The task: Write out exactly the lines below that run from the one containing "worst setup path at the end: input to output" through the one containing "slew at the", both included, with no other lines.

Saved data entries
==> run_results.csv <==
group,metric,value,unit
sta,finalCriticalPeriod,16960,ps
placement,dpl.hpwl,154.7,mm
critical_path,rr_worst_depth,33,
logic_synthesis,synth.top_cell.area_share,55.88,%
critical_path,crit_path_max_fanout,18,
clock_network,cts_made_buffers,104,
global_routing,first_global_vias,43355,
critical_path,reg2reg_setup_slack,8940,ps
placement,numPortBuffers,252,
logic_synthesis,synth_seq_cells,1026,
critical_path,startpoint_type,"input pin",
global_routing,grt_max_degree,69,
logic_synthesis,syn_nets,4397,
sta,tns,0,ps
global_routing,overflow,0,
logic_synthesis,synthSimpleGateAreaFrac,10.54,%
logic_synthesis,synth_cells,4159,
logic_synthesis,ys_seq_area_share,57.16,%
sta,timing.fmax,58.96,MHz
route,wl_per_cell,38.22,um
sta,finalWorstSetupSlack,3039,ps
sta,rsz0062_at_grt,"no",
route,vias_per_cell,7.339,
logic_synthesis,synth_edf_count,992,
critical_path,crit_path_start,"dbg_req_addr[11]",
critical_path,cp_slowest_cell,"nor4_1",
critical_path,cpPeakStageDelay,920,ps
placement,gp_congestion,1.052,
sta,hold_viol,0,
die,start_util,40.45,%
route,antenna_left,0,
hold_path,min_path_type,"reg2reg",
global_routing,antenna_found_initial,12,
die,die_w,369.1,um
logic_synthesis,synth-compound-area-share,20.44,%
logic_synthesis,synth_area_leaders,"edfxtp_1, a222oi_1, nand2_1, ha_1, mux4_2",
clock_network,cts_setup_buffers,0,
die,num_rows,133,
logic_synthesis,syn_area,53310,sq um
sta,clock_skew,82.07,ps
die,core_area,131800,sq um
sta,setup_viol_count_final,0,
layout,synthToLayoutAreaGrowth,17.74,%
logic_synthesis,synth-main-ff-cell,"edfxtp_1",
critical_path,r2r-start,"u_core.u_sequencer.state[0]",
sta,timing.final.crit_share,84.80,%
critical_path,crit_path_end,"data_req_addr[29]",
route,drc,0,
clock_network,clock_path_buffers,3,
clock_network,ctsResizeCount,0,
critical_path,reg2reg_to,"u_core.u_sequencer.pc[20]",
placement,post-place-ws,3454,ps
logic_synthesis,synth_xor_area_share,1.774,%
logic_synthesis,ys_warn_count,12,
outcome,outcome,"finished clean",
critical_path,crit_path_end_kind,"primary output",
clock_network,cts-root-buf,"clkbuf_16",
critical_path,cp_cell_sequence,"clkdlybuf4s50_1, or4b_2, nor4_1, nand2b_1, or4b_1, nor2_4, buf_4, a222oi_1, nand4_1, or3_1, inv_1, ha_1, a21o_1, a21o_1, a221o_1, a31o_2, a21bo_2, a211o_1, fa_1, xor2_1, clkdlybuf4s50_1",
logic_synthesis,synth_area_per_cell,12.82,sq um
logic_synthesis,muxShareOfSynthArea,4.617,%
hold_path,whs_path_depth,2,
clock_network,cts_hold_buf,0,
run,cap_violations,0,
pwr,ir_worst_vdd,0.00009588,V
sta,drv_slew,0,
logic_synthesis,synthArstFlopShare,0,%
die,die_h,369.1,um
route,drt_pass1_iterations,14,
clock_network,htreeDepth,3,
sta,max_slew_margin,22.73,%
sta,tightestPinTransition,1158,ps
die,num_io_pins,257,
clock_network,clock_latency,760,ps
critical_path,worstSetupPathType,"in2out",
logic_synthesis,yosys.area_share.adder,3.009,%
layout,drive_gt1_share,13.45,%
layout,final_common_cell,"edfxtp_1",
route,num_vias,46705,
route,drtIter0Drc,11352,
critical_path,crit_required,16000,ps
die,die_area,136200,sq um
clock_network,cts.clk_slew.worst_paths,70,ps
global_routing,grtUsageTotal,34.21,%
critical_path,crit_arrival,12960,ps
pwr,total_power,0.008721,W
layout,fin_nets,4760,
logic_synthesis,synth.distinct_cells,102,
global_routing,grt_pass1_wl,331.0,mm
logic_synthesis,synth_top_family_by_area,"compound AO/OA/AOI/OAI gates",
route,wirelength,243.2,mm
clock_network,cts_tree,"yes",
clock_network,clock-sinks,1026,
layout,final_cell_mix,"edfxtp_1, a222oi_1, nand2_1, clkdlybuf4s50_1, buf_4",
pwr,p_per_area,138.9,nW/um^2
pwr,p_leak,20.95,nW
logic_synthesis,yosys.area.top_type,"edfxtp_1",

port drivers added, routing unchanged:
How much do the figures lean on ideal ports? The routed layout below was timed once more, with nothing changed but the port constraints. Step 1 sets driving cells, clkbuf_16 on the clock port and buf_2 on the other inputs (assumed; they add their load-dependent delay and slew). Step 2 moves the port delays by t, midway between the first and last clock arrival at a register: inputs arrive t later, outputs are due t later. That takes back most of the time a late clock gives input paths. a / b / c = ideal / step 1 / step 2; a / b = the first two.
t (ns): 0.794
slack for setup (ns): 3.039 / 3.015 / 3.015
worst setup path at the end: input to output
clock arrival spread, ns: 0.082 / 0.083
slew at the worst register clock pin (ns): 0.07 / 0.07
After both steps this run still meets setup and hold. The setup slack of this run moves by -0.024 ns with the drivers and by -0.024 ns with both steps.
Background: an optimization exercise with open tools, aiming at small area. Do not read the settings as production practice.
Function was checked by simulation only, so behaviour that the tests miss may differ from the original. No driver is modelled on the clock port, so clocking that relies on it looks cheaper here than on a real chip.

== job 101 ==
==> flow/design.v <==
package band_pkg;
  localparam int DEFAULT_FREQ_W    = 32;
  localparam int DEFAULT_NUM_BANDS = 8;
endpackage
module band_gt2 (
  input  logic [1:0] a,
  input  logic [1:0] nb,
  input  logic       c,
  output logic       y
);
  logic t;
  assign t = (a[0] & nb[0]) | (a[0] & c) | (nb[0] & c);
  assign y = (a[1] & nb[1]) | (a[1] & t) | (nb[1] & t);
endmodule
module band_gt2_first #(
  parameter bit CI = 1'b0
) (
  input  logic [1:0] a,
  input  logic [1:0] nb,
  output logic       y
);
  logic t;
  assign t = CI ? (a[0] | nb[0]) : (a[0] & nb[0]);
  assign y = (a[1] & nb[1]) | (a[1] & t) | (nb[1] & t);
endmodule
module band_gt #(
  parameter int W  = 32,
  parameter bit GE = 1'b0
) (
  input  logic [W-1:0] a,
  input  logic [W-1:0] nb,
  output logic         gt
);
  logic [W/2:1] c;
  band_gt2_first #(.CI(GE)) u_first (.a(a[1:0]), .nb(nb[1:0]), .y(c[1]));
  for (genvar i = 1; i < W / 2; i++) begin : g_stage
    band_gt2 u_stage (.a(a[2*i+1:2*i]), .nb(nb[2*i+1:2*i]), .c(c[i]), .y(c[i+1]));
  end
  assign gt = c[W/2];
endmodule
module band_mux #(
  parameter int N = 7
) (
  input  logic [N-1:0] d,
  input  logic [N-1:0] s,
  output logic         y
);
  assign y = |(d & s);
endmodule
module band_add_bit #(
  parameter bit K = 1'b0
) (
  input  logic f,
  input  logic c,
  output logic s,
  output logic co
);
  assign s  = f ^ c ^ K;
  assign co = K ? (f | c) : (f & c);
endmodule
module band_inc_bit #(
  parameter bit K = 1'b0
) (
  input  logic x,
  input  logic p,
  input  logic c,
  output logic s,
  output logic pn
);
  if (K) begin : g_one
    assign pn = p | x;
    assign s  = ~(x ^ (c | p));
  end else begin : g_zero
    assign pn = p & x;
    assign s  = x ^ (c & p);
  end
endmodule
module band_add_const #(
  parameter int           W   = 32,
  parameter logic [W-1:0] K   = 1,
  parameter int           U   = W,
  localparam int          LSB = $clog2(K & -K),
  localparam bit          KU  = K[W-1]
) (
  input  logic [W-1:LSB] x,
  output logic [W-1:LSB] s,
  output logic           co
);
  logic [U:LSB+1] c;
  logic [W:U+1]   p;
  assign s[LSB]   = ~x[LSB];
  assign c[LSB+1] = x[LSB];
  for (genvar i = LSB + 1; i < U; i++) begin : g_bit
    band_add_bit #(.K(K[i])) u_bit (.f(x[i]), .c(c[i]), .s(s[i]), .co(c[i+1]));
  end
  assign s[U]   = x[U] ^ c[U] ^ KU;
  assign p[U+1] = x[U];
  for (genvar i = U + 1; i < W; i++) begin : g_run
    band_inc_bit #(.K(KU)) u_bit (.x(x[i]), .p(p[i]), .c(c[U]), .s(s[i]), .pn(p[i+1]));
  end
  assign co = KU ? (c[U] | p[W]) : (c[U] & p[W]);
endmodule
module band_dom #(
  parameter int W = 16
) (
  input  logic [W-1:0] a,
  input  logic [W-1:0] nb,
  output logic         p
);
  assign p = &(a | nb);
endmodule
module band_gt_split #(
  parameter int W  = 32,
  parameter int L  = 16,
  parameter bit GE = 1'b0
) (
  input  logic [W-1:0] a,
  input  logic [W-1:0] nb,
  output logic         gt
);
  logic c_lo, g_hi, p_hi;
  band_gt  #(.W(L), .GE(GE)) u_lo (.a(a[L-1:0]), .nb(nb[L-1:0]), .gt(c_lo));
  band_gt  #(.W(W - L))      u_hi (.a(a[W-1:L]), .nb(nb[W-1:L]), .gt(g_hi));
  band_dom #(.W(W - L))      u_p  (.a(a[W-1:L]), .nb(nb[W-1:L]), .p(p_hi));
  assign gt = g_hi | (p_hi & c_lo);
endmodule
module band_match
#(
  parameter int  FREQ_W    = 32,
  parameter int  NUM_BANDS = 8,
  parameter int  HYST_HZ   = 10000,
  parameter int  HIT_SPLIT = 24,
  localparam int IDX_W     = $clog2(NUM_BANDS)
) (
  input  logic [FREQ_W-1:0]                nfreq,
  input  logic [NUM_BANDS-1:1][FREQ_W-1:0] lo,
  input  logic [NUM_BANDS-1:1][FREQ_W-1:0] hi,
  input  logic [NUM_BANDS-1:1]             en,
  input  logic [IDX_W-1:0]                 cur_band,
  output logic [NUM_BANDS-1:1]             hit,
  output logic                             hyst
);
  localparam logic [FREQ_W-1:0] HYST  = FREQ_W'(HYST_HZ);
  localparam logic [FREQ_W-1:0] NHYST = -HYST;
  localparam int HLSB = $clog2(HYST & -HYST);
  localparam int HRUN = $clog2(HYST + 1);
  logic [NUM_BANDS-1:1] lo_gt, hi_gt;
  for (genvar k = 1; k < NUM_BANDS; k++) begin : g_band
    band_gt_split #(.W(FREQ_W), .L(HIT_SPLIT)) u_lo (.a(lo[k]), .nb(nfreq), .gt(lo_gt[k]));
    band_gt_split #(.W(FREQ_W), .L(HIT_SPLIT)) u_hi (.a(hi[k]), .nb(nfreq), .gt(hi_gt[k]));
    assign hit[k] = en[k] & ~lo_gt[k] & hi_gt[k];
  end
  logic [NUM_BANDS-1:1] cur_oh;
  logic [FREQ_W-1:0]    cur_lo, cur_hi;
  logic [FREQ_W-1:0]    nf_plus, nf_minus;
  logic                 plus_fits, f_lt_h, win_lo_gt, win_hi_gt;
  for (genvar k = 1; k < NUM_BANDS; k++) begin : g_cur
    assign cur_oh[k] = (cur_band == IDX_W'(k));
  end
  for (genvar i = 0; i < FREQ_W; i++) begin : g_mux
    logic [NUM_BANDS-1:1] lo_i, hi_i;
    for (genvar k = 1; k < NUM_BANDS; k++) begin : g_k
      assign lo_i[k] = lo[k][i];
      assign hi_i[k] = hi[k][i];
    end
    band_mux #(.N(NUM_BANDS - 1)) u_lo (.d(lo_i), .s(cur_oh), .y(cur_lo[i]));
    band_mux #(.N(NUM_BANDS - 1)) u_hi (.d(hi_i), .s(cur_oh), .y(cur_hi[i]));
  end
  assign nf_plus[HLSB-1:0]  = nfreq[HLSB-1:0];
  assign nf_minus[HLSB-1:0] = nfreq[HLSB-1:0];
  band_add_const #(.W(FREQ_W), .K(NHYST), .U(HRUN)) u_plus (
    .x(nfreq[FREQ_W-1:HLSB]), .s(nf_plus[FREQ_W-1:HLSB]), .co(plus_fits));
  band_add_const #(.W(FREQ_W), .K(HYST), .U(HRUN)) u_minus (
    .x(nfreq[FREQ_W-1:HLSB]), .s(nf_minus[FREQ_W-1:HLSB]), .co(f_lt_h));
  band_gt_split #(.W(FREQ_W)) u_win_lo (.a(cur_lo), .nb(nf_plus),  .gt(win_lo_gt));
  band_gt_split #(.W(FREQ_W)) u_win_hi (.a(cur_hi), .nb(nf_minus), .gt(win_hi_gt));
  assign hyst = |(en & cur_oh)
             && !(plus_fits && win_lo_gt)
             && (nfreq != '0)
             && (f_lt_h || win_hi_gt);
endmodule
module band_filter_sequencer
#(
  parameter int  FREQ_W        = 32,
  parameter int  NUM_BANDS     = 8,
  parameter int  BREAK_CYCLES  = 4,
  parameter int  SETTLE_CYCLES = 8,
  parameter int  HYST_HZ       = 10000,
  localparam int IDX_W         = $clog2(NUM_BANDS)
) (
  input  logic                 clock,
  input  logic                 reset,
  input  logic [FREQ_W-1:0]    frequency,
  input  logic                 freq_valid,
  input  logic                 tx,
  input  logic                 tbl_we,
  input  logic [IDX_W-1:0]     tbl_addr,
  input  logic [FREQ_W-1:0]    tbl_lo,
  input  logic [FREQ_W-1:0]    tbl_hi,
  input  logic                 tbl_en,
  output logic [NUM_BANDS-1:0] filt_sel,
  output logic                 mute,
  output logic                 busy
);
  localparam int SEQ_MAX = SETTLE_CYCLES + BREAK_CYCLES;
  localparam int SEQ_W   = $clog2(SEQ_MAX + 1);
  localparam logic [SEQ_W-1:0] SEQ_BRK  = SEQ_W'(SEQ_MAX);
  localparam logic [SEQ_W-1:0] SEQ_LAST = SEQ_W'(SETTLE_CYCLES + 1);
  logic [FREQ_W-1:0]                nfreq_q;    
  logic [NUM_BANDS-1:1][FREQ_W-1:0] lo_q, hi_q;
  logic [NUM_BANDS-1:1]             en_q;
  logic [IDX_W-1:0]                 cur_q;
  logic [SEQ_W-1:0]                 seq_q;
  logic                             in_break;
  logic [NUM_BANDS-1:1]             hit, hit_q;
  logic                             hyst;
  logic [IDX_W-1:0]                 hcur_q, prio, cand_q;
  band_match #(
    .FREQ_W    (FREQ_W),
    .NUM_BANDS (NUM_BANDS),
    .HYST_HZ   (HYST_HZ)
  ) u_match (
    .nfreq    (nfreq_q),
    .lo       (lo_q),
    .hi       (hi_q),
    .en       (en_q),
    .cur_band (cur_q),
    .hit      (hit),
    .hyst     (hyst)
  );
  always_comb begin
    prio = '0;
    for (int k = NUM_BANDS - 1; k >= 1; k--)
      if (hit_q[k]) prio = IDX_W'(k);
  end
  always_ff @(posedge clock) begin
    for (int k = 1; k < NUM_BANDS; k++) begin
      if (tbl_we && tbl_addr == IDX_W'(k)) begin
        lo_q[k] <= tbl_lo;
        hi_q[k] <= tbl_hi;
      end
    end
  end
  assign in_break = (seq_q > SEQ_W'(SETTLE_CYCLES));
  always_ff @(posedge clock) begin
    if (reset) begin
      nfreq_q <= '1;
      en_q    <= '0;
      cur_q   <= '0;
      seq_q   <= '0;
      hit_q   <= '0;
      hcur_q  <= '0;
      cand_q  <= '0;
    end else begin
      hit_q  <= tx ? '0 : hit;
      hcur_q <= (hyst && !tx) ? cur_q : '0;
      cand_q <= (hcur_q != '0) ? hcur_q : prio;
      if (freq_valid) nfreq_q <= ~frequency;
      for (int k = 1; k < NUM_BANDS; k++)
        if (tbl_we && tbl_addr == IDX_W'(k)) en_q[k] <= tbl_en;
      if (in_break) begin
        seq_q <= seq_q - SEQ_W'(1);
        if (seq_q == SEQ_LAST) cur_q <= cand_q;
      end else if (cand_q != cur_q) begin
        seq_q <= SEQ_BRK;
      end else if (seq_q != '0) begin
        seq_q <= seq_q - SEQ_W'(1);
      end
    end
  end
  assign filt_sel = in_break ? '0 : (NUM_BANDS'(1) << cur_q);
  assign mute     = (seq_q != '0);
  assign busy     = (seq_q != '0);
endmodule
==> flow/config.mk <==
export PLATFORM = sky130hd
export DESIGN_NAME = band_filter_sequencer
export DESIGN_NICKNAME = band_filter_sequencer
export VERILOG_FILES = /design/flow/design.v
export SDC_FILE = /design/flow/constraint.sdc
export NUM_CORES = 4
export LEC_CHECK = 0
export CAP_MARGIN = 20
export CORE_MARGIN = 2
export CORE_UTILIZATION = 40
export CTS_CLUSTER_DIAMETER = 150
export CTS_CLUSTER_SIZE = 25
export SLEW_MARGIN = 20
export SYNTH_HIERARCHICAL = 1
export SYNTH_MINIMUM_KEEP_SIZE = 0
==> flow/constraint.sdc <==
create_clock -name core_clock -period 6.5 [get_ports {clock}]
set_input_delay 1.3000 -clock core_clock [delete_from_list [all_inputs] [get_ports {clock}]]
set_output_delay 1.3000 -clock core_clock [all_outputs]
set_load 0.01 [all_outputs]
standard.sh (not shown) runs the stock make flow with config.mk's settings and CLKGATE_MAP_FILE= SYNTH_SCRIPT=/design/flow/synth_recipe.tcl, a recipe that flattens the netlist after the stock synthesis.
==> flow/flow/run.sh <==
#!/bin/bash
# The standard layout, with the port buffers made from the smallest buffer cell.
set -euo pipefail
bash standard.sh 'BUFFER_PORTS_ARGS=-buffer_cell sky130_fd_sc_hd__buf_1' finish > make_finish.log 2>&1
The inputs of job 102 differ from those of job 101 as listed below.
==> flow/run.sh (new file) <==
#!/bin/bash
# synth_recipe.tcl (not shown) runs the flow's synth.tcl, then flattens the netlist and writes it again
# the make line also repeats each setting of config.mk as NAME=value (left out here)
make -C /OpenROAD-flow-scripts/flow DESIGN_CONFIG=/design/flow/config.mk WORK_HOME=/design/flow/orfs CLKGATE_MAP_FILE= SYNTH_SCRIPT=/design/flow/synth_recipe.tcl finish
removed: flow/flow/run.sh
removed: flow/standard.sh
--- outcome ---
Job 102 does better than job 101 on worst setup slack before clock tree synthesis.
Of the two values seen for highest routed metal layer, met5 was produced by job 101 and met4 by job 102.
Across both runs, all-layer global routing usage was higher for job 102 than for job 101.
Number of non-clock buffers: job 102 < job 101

Written answer:
worst setup path at the end: input to output
clock arrival spread, ns: 0.082 / 0.083
slew at the worst register clock pin (ns): 0.07 / 0.07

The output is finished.